The trial, which began last week at Manhattan federal court, is centered on the shooting itself and evidence about the time leading up to it is inadmissible.
"Since I'll never get a chance to speak, if you were in a secret prison ... where children were tortured," Siddiqui yelled out on the opening day of trial before being led from the courtroom. "I was never planning to bomb" New York.
AL QAEDA OPERATIVE?
Siddiqui and her three children disappeared in the Pakistani port city of Karachi in 2003, where she was living at the time, her family and Pakistani human rights groups say.
They believe she was held at Bagram, the main U.S. base in neighboring Afghanistan, and that she was raped and tortured, although they do not say what evidence they have for that.
They say Siddiqui reappeared in July 2008 when she was arrested along with her eldest son, who is now a teenager, near an Afghan police facility in Ghazni.
That son is now living with Siddiqui's sister in Pakistan. The whereabouts of her two youngest children are unknown.
The U.S. government has painted a different picture.
In 2004, Siddiqui was described by the FBI as an "al Qaeda operative and facilitator who posed a clear and present danger to America." But the charges against Siddiqui do not mention the group.
Witnesses said at the time of her arrest in 2008 Siddiqui was carrying containers of unidentified chemicals and notes referring to mass-casualty attacks and New York landmarks such as the Empire State Building, the Statue of Liberty, Wall Street and the Brooklyn Bridge.

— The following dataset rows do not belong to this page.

$ cat src/rtl/core/lbp_pkg.sv
`default_nettype none
package lbp_pkg;

    // default parameter values
    localparam int MAX_BEAMS_DEF     = 4096;
    localparam int CORDIC_STAGES_DEF = 16;

    // field widths
    localparam int RANGE_W = 16;
    localparam int BEAM_W  = 12;
    localparam int ANGLE_W = 16;
    localparam int POINT_W = 18;
    localparam int CFG_W   = 16;

    // internal datapath widths
    localparam int X_W   = 35;   // cordic x/y, signed, holds gain-scaled range
    localparam int Z_W   = 33;   // residual angle, 2^-32 circle units, signed
    localparam int SUM_W = 21;   // rounded coordinate plus offset
    localparam int BEAM_LIMIT_W = 17;

    // cordic gain folded into the start vector, q16
    localparam logic [RANGE_W-1:0] GAIN_Q16 = 16'd39797;

    localparam logic signed [POINT_W-1:0] SAT_MAX = 18'sd131071;
    localparam logic signed [POINT_W-1:0] SAT_MIN = -18'sd131072;

    // register map
    typedef enum logic [2:0] {
        REG_ANGLE_START = 3'd0,
        REG_ANGLE_STEP  = 3'd1,
        REG_RANGE_LIMIT = 3'd2,
        REG_MOUNT_X     = 3'd3,
        REG_MOUNT_Y     = 3'd4,
        REG_MOUNT_YAW   = 3'd5,
        REG_INVERTED    = 3'd6
    } reg_index_t;

    // configuration seen by the datapath
    typedef struct packed {
        logic [CFG_W-1:0]        angle_start;
        logic [CFG_W-1:0]        angle_step;
        logic [CFG_W-1:0]        range_limit;
        logic signed [CFG_W-1:0] mount_x;
        logic signed [CFG_W-1:0] mount_y;
        logic [CFG_W-1:0]        mount_yaw;
        logic                    inverted;
    } cfg_t;

    // payload handed from cell to cell
    typedef struct packed {
        logic signed [X_W-1:0] x;
        logic signed [X_W-1:0] y;
        logic signed [Z_W-1:0] z;
        logic                  flip;
        logic [BEAM_W-1:0]     beam;
    } cell_data_t;

    // atan(2^-i) in 2^-32 circle units
    function automatic logic [31:0] atan_value(input int idx);
        logic [31:0] val;
        case (idx)
            0:       val = 32'h20000000;
            1:       val = 32'h12E4051E;
            2:       val = 32'h09FB385B;
            3:       val = 32'h051111D4;
            4:       val = 32'h028B0D43;
            5:       val = 32'h0145D7E1;
            6:       val = 32'h00A2F61E;
            7:       val = 32'h00517C55;
            8:       val = 32'h0028BE53;
            9:       val = 32'h00145F2F;
            10:      val = 32'h000A2F98;
            11:      val = 32'h000517CC;
            12:      val = 32'h00028BE6;
            13:      val = 32'h000145F3;
            14:      val = 32'h0000A2FA;
            15:      val = 32'h0000517D;
            16:      val = 32'h000028BE;
            17:      val = 32'h0000145F;
            18:      val = 32'h00000A30;
            19:      val = 32'h00000518;
            20:      val = 32'h0000028C;
            21:      val = 32'h00000146;
            22:      val = 32'h000000A3;
            23:      val = 32'h00000051;
            default: val = 32'h00000000;
        endcase
        return val;
    endfunction

endpackage
`default_nettype wire

$ cat src/rtl/core/lbp_cordic_cell.sv
`default_nettype none
module lbp_cordic_cell #(
    parameter int IDX = 0
) (
    input  wire                 clk,
    input  wire                 rst_n,
    input  wire                 en,
    input  wire                 in_valid,
    input  lbp_pkg::cell_data_t in_data,
    output logic                out_valid,
    output lbp_pkg::cell_data_t out_data
);
    import lbp_pkg::*;

    localparam logic signed [Z_W-1:0] ATAN = $signed({1'b0, atan_value(IDX)});

    logic                  valid_reg;
    cell_data_t            data_reg;
    cell_data_t            data_next;
    logic signed [X_W-1:0] dx;
    logic signed [X_W-1:0] dy;

    // one micro-rotation, direction from the sign of the residual angle
    always_comb
    begin
        dx        = in_data.y >>> IDX;
        dy        = in_data.x >>> IDX;
        data_next = in_data;
        if (!in_data.z[Z_W-1])
        begin
            data_next.x = in_data.x - dx;
            data_next.y = in_data.y + dy;
            data_next.z = in_data.z - ATAN;
        end
        else
        begin
            data_next.x = in_data.x + dx;
            data_next.y = in_data.y - dy;
            data_next.z = in_data.z + ATAN;
        end
    end

    // valid bit
    always_ff @(posedge clk or negedge rst_n)
    begin
        if (!rst_n)
            valid_reg <= 1'b0;
        else if (en)
            valid_reg <= in_valid;
    end

    // payload
    always_ff @(posedge clk)
    begin
        if (en && in_valid)
            data_reg <= data_next;
    end

    assign out_valid = valid_reg;
    assign out_data  = data_reg;

endmodule
`default_nettype wire

$ cat config.mk
export PLATFORM = sky130hd
export DESIGN_NAME = lbp_cordic_cell
export DESIGN_NICKNAME = d
export VERILOG_FILES = /design/src/rtl/core/lbp_pkg.sv /design/src/rtl/core/lbp_cordic_cell.sv
export SDC_FILE = /design/constraint.sdc
export NUM_CORES = 1
export LEC_CHECK = 0
export BUFFER_PORTS_ARGS = -buffer_cell sky130_fd_sc_hd__buf_2
export CORE_ASPECT_RATIO = 1.25
export CORE_MARGIN = 5
export CORE_UTILIZATION = 30
export DETAILED_ROUTE_END_ITERATION = 7
export SYNTH_ARGS = -nofsm -noshare
export SYNTH_HDL_FRONTEND = slang
export SYNTH_SLANG_ARGS = --single-unit
$ cat constraint.sdc
create_clock -name clk -period 1.85 [get_ports clk]
set_input_delay 0.37 -clock clk [delete_from_list [all_inputs] [get_ports clk]]
set_output_delay 0.37 -clock clk [all_outputs]
set_load 0.02 [all_outputs]
=== After elaboration in Yosys (flattened, before gate mapping) ===
Cells that the tools add are included.

* Bits in registers: 117
* Bits in latches: 0
* RAM bits: 0
* Memory bits (read-only): 0
* Input port bits: 120
* Output and inout bits: 117
* Word-level logic and storage cells: 13
* Memories: 0

* Add/subtract/negate cells: 5
* $mul: 0
* Divide/modulo/power cells: 0
* $lt $le $gt $ge: 0
* Equal/unequal tests: 0
* Shift-type cells: 0
* Muxes and demuxes: 1
* Bitwise operators: 0
* Reduce and logical (&&, ||, !) cells: 1

{| class="wikitable"
|+ Operators with widths
! operator !! count
|-
| $mux 103 || 1
|-
| $sub 35x35->35 || 2
|-
| $add 35x35->35 || 1
|-
| $add 33x31->33 const B || 1
|-
| $sub 33x31->33 const B || 1
|-
| $logic_and 1x1->1 || 1
|}

=== Longest topological paths before layout ===
Gate-level depths: netlist of the first run.

* Word-level depth: 2
* Mapped depth: 13
* Gate-level depth less buffers: 12

=== Least setup slack after synthesis of the first run ===
No wires, ideal clock.

* Path type: in2reg
* Start: input port in_valid
* End: register data_reg, in the netlist out_data[0] (enable)
* Library setup time: 0.487 ns
* Arrival time: 3.013 ns
* Data required time: 1.363 ns
* Setup slack: -1.650 ns
* Cell stages on the path: 1
* Path buffers: 0
* Cells stage by stage: and2_1

* Word-level cells in the longest chain between the ends: 1

{| class="wikitable"
|+ Ends and longest elaborated chain
! item !! line !! RTL
|-
| start, declared || lbp_cordic_cell.sv:8 || <nowiki>input wire in_valid,</nowiki>
|-
| $logic_and 1x1->1 || lbp_cordic_cell.sv:55 || <nowiki>if (en && in_valid)</nowiki>
|-
| end signal, assigned || lbp_cordic_cell.sv:56 || <nowiki>data_reg <= data_next;</nowiki>
|-
| end, declared || lbp_cordic_cell.sv:18 || <nowiki>cell_data_t data_reg;</nowiki>
|}

Every way passes these cells.
A chain may end at the register's enable or synchronous reset.

==> results of run 1 <==
-- sequential cells by signal, indices dropped and copies added, names as in the netlist --
name and cells:
out_valid 1, out_data 115
-- logic make-up after synthesis --
group	count (synthesis)	synth area share [%]
xor gates and xnor gates	68	6.258
and+or+nand+nor	237	11.78
buffers and inverters	154	6.311
AOI/OAI and AO/OA	343	23.00
adders and majority gates	108	14.51
muxes	15	1.591
DFF	116	36.55
-- area by class of cell --
class | count | area share [%]
multi-input cells | 771 | 42.17
clock inverters | 14 | 1.036
inverters | 109 | 2.678
flip-flops and latches | 116 | 21.33
clock buffers | 18 | 2.694
repair buffers | 627 | 26.93
well taps | 412 | 3.162
-- power by group --
part | internal (W) | switching (W)
Sequential | 0.00326 | 0.0000725
Clock | 0.00206 | 0.00143
Combinational | 0.00222 | 0.00260
Total | 0.00754 | 0.00410
-- stage by stage --
stage | cell area [um2] | util (%) | std cells | setup TNS [ns]
after CTS | 15720 | 49.73 | 2062 | -30.44
after detailed placement | 13880 | 43.93 | 1999 | -66.24
after global placement | 13880 | 43.93 | 1999 | -64.76
after global routing | 16300 | 51.59 | 2067 | -34.72
final | 16300 | 51.59 | 2067 | -31.22
after floorplan | 9654 | - | 1041 | -36.92
-- timing repair --
item,4_1_cts,5_1_grt
pin swaps,106,80
resized for setup,224,113
buffers inserted,35,20
setup endpoints to repair,58,62
hold buffers,1,0
endpoints found under the hold margin,1,0
-- routing by layer --
| layer | vias up | track usage [%] | part of all wire [%] |
|---|---|---|---|
| li1 | 4957 | - | - |
| met1 | 4932 | 22.84 | 38 |
| met2 | 327 | 37.57 | 52 |
| met3 | 110 | 3.425 | 4.3 |
| met4 | 0 | 12.39 | 5.7 |
| met5 | - | 0 | 0 |
-- worst paths after layout --
check | start | endpoint | slack, ns | cells past startpoint
worst max-delay path | in_data[54] | out_data[103]$_DFFE_PP_ | -0.80 | 12
worst min register to register | out_valid$_DFFE_PN0P_ | out_valid$_DFFE_PN0P_ | 0.53 | 1
max in group asynchronous | rst_n | out_valid$_DFFE_PN0P_ | 1.54 | 2
worst min-delay path | in_data[22] | out_data[22]$_DFFE_PP_ | 0.11 | 1
min in group asynchronous | rst_n | out_valid$_DFFE_PN0P_ | 0.23 | 2
worst max register to register | out_valid$_DFFE_PN0P_ | out_valid$_DFFE_PN0P_ | 1.09 | 1
-- cells in the final DEF, fill, tap and decap left out, drive strengths merged, types with 5 or more instances in the layout --
master  netlist  layout
buf          20     626
a21oi       128     128
edfxtp      115     115
inv         102     108
ha          104     104
nor2         89      89
o21ai        65      65
xnor2        53      53
nand2        46      46
o21bai       26      26
nor3         26      26
a21o         20      20
clkbuf       25      18
xor2         15      15
nand4        14      14
mux2i        14      14
nand3        13      13
o211ai       12      12
a31oi        12      12
nor2b        11      11
o31ai        11      11
clkinv        7      10
o21a          9       9
a221oi        9       9
or3           8       8
a211oi        8       8
and3          7       7
o221ai        6       6
nand2b        6       6
a21boi        5       5
==> flow_metrics.tcl, run 1 <==
set metrics [dict create \
    startpoint_type "primary input" \
    grt.total_usage_pct 20.88 \
    syn2layout_area_growth_pct 71.33 \
    drt-vias-per-instance 4.996 \
    cts_sinks 116 \
    hpwl_mm 29.71 \
    synthMostInstantiatedCell "a21oi_1" \
    p_leak_nw 7.323 \
    num_rows 73 \
    ys.warnings.count 0 \
    status "complete, but fails checks" \
    gp_congestion 0.9482 \
    multiInputGateArea_um2 6875 \
    powerDensity_nw_per_um2 714.1 \
    critical_path_buf_inv_count 3 \
    clock_latency_ns 0.43 \
    grt.overflow.total 0 \
    fin_crit_sh_pct 143.0 \
    hold_class "primary input to flip-flop" \
    seq_area_frac_synth_pct 36.55 \
    core_um2 31600 \
    htree_levels 4 \
    grt_pass1_vias 11020 \
    cpMaxStageDelayCell "or4_4" \
    fin_crit_ns 2.645 \
    drv_slew 0 \
    critPathKind "primary input to flip-flop" \
    ios 237 \
    synthCells 1041 \
    cpMostUsedCell "nor2_4" \
    synthArstFlopShare_pct 0.8621 \
    crit_path_end_kind "flip-flop" \
    ff_latch_area_um2 3478 \
    synth_area_leaders "edfxtp_1 36%, ha_1 14%, a21oi_1 6.5%" \
    synth_fp_nets 1269 \
    path_cells "buf_8, ha_1, a221o_1, or4_4, o21ai_1, buf_4, buf_6, nor2_4, nor2_4, o21bai_4, mux2i_1, xor2_1" \
    drc_errors 0 \
    crit_fanout 4 \
    max_freq_mhz 378.0 \
    num_vias 10330 \
    violations "setup timing" \
    drtAntennaViolNets 0 \
    crit_family "compound AO/OA/AOI/OAI gates" \
    grt_max_degree 63 \
    synth_top_area_share_pct 36.29 \
    hold_viol 0 \
    drt_iter0_drc 454 \
    synth-edff-count 115 \
    yosysTopAreaCell "edfxtp_1" \
    clock_skew_ns 0 \
    timing.hold.ws_ns 0.1067 \
    clockBufferDepth 2 \
    io_buffer_count 236 \
    finalSetupViolCount 60 \
    numCtsBuffers 17 \
    die_w_um 169.3 \
    drv_cap 0 \
    clock-root-buffer "clkbuf_16" \
    syn_area_um2 9517 \
    synth_seq_cells 116 \
    syn_area_per_cell_um2 9.142 \
    power_w 0.01164 \
    required_ns 2.07 \
    wl_per_cell_um 18.46 \
    drt_first_pass_iters 5 \
    final.fill_count 2913 \
    finalWorstSetupSlack_ns -0.7952 \
    peakVddDrop_v 0.0005582 \
    die_h_um 209.1 \
    antennaDiodeCount 0 \
    rsz0062_at_grt "yes" \
    start_util_pct 30.11 \
    wl_mm 38.16 \
    tightest_slew_ns 0.5095 \
    drive_above_1_share_pct 53.60 \
    cts_tree "yes" \
    clkTransAtPathRegs_ns 0.06 \
    dieArea_um2 35410 \
    pre_cts_ws_ns -1.527 \
    slowest_delay_ns 0.47 \
    antenna_found_initial 0 \
    timing.max_slew.rel_slack_pct 65.77 \
    synth_commonest_cells "124 x a21oi_1, 115 x edfxtp_1, 104 x ha_1" \
    num-nets-final 1870 \
    ys.flop_type "edfxtp_1" \
    arrival_ns 2.87 \
    grt_pass1_wl_mm 57.99 \
    synthDistinctLibCells 74 \
]
(Power assumes the default switching activity.)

"It's not going to get addressed -- at this trial," said Tina Foster, executive director of the International Justice Network who has attended the trial with Siddiqui's brother, Muhammad Siddiqui.
"The case is attempted murder in this room, that's all the (lawyers) are able to address."
MENTAL STATE
Last July, U.S. District Judge Richard Berman ruled Siddiqui was fit to stand trial, saying she "understands the nature of the charges and can assist counsel with her defense," but her mental state has repeatedly become an issue.
Siddiqui has interrupted witness testimony repeatedly and has been removed from the courtroom.
During jury selection, she yelled out that Zionists should be kept off the panel.
On another day -- this time out of earshot of jurors -- she demanded a meeting with U.S. President Barack Obama, insisting she could broker peace between the United States and the Taliban.
On Tuesday, she waved dramatically to the court, including the jury, and said, "I'm going to boycott from now on. I'm not coming here again. Bye everyone."
This week, her defense lawyers appealed to Berman to block Siddiqui from testifying, saying she suffers from "severe mental illness," may be suicidal and will likely fill her testimony with "irrational and delusional outbursts."